Data provided:
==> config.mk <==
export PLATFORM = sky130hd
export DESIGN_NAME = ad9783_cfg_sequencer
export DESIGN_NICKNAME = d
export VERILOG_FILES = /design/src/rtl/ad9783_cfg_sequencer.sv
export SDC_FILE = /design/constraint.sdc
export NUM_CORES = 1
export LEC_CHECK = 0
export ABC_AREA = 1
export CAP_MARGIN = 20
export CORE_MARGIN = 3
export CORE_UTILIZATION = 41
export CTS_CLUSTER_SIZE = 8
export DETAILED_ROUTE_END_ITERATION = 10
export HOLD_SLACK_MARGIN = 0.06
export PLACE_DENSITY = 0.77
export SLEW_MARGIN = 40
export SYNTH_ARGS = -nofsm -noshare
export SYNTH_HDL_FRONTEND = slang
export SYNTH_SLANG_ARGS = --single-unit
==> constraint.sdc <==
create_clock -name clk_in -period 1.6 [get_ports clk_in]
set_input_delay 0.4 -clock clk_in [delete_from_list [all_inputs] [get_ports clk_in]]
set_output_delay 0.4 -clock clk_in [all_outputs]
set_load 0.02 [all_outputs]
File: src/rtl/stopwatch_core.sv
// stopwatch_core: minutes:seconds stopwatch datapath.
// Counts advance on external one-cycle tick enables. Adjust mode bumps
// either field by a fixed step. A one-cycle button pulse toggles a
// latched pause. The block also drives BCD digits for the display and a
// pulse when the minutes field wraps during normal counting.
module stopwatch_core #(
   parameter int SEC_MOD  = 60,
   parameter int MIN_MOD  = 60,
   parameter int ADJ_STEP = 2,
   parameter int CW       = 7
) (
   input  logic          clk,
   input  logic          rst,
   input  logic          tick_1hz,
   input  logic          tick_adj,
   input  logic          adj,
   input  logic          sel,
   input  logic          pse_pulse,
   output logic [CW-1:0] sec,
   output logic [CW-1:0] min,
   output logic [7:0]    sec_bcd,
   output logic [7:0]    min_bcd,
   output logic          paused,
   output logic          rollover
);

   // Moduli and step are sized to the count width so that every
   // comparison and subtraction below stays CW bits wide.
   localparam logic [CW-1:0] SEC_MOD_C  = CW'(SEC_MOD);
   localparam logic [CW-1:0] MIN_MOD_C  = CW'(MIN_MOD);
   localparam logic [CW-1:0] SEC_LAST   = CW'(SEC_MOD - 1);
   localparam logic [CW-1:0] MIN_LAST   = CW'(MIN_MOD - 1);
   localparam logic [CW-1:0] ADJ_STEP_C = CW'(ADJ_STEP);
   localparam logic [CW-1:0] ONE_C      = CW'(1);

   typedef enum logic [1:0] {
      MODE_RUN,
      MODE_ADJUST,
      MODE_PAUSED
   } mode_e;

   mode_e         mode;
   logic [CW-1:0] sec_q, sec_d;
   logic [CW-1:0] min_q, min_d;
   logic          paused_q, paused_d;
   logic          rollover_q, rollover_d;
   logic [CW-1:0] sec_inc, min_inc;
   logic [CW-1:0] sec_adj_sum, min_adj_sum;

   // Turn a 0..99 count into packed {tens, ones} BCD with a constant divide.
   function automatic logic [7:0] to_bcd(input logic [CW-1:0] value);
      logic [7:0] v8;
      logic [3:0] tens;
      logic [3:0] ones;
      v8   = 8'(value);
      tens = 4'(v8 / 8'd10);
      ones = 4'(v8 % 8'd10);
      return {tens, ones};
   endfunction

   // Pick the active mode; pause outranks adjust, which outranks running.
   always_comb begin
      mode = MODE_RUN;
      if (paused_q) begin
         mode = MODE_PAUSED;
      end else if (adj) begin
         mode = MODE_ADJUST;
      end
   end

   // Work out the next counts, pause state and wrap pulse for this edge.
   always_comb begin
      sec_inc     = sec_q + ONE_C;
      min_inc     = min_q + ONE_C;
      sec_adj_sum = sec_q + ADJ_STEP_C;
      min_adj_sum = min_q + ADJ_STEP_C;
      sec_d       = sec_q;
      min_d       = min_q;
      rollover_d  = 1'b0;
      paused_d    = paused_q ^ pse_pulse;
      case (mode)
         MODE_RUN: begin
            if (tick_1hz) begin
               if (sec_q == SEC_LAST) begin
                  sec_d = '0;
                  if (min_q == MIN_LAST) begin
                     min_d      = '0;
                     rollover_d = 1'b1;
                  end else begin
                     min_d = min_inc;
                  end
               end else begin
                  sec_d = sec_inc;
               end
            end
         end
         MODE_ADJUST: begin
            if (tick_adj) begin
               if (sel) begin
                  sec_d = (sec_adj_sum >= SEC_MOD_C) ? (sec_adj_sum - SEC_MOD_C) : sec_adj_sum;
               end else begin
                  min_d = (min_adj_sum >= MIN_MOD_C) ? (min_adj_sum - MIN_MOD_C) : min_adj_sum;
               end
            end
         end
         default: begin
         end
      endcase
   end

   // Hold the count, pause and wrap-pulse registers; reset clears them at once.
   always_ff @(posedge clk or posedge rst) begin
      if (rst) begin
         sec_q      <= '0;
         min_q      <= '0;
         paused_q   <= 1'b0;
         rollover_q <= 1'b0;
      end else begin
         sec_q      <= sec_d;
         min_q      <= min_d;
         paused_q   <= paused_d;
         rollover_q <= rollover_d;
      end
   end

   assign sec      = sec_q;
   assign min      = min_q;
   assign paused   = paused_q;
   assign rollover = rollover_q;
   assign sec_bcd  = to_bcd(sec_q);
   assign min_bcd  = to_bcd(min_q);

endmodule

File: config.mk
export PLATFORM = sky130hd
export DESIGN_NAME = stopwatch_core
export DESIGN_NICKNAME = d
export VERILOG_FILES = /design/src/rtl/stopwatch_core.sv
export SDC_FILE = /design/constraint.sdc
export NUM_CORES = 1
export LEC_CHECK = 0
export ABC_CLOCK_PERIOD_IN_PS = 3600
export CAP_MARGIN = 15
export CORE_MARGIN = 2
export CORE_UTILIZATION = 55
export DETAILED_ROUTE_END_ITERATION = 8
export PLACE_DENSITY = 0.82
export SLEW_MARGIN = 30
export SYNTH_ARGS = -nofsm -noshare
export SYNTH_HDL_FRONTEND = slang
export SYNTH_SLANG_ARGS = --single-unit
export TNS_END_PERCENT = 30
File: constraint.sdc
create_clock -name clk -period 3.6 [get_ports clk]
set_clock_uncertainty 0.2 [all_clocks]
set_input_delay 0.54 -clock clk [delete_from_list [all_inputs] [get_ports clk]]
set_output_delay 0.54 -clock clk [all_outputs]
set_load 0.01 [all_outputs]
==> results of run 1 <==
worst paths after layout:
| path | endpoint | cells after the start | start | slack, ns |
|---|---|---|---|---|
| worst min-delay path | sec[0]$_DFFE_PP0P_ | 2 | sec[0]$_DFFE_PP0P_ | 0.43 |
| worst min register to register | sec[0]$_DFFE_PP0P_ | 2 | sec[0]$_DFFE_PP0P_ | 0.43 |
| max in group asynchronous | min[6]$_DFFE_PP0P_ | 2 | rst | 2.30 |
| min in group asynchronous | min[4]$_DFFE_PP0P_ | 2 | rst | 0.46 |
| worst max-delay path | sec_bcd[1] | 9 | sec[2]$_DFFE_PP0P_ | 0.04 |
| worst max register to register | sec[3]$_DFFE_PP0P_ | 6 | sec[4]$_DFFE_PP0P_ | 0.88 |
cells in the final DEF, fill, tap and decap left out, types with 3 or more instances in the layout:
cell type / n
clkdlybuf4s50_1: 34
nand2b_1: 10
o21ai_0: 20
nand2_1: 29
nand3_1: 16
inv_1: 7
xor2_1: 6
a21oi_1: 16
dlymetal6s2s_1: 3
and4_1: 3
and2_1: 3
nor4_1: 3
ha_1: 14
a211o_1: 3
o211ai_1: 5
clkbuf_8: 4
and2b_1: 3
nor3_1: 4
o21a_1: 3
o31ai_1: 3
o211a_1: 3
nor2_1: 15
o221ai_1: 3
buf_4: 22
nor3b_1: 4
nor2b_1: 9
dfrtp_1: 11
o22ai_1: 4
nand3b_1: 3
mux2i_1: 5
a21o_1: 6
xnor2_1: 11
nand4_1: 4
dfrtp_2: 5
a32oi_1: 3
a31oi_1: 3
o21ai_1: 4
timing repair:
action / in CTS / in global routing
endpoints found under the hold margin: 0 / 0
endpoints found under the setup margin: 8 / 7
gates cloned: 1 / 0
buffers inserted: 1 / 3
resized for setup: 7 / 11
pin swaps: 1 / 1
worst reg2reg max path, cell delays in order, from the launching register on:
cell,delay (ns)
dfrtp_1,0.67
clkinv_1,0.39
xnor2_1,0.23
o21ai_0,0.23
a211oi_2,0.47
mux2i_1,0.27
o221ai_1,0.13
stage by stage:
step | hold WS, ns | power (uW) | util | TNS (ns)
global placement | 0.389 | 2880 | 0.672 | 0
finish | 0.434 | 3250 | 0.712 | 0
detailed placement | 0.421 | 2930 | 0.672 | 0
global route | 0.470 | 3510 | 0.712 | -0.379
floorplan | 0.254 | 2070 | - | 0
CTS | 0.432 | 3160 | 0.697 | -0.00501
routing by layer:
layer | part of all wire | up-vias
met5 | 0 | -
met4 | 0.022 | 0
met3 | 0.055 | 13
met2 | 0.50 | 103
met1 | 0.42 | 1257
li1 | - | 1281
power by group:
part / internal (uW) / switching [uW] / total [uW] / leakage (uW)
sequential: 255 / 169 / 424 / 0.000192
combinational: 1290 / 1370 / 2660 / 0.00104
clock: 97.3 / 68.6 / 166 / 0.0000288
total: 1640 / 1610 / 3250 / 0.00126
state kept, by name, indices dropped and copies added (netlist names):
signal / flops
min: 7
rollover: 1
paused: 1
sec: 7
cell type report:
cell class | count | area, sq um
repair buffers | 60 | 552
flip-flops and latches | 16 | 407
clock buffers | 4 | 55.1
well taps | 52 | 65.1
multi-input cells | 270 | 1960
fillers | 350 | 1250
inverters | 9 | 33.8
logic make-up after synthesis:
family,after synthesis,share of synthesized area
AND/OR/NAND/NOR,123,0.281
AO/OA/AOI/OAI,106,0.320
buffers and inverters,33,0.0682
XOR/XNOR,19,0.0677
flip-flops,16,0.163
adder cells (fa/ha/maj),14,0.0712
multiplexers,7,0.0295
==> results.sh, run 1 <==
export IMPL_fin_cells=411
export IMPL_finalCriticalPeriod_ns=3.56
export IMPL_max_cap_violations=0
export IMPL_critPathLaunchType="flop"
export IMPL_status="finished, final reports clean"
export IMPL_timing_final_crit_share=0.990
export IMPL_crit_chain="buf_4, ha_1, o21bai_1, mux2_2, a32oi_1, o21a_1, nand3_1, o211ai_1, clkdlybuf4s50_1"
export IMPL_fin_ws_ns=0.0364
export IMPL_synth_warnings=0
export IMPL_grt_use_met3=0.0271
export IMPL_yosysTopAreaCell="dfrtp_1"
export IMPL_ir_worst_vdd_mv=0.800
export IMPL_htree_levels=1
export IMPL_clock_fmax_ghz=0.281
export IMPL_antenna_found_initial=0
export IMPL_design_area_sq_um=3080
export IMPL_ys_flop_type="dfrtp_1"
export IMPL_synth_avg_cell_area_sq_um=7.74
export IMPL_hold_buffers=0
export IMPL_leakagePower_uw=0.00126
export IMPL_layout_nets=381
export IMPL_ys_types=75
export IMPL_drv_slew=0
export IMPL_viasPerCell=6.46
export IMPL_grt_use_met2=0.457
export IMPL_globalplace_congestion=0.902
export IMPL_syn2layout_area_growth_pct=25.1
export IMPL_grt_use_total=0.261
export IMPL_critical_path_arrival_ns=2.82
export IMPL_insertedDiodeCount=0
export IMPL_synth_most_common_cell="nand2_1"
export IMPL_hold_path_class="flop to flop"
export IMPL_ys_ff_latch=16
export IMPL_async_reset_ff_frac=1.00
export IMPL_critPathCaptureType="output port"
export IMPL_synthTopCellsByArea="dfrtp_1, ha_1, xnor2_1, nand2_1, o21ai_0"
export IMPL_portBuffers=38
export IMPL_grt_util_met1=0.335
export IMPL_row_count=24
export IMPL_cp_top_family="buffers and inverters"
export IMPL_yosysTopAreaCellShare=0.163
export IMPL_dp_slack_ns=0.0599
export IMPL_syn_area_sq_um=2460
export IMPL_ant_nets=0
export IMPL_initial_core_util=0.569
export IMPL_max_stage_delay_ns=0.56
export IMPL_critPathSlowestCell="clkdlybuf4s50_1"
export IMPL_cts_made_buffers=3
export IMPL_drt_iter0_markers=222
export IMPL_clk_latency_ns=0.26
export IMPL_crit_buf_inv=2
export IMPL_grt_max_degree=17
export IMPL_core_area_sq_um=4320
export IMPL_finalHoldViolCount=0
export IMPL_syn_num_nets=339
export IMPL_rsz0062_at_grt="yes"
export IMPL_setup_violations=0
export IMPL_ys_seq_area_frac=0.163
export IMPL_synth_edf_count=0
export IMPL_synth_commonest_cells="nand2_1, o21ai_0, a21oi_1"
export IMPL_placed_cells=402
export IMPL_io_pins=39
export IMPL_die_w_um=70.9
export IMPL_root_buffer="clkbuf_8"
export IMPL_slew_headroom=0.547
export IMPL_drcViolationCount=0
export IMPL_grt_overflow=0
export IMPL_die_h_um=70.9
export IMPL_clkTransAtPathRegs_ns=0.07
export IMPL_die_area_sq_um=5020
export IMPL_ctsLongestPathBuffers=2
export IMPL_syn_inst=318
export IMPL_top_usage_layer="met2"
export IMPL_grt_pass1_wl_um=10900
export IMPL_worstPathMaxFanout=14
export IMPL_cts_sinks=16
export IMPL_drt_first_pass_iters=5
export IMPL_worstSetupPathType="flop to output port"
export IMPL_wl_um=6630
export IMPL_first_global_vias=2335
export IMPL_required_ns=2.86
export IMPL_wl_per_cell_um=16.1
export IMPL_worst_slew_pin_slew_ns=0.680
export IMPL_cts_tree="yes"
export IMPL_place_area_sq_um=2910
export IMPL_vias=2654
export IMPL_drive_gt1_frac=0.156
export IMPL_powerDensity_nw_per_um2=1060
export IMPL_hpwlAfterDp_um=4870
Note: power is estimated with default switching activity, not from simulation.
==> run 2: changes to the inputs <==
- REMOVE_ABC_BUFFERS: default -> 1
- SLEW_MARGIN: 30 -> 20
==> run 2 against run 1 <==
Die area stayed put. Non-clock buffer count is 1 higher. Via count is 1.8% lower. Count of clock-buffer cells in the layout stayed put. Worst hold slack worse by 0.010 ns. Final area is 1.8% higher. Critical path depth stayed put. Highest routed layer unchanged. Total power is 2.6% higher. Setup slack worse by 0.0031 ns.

What is required: Lines with "placement": return each one from the data above.

Answer to this task:
global placement | 0.389 | 2880 | 0.672 | 0
detailed placement | 0.421 | 2930 | 0.672 | 0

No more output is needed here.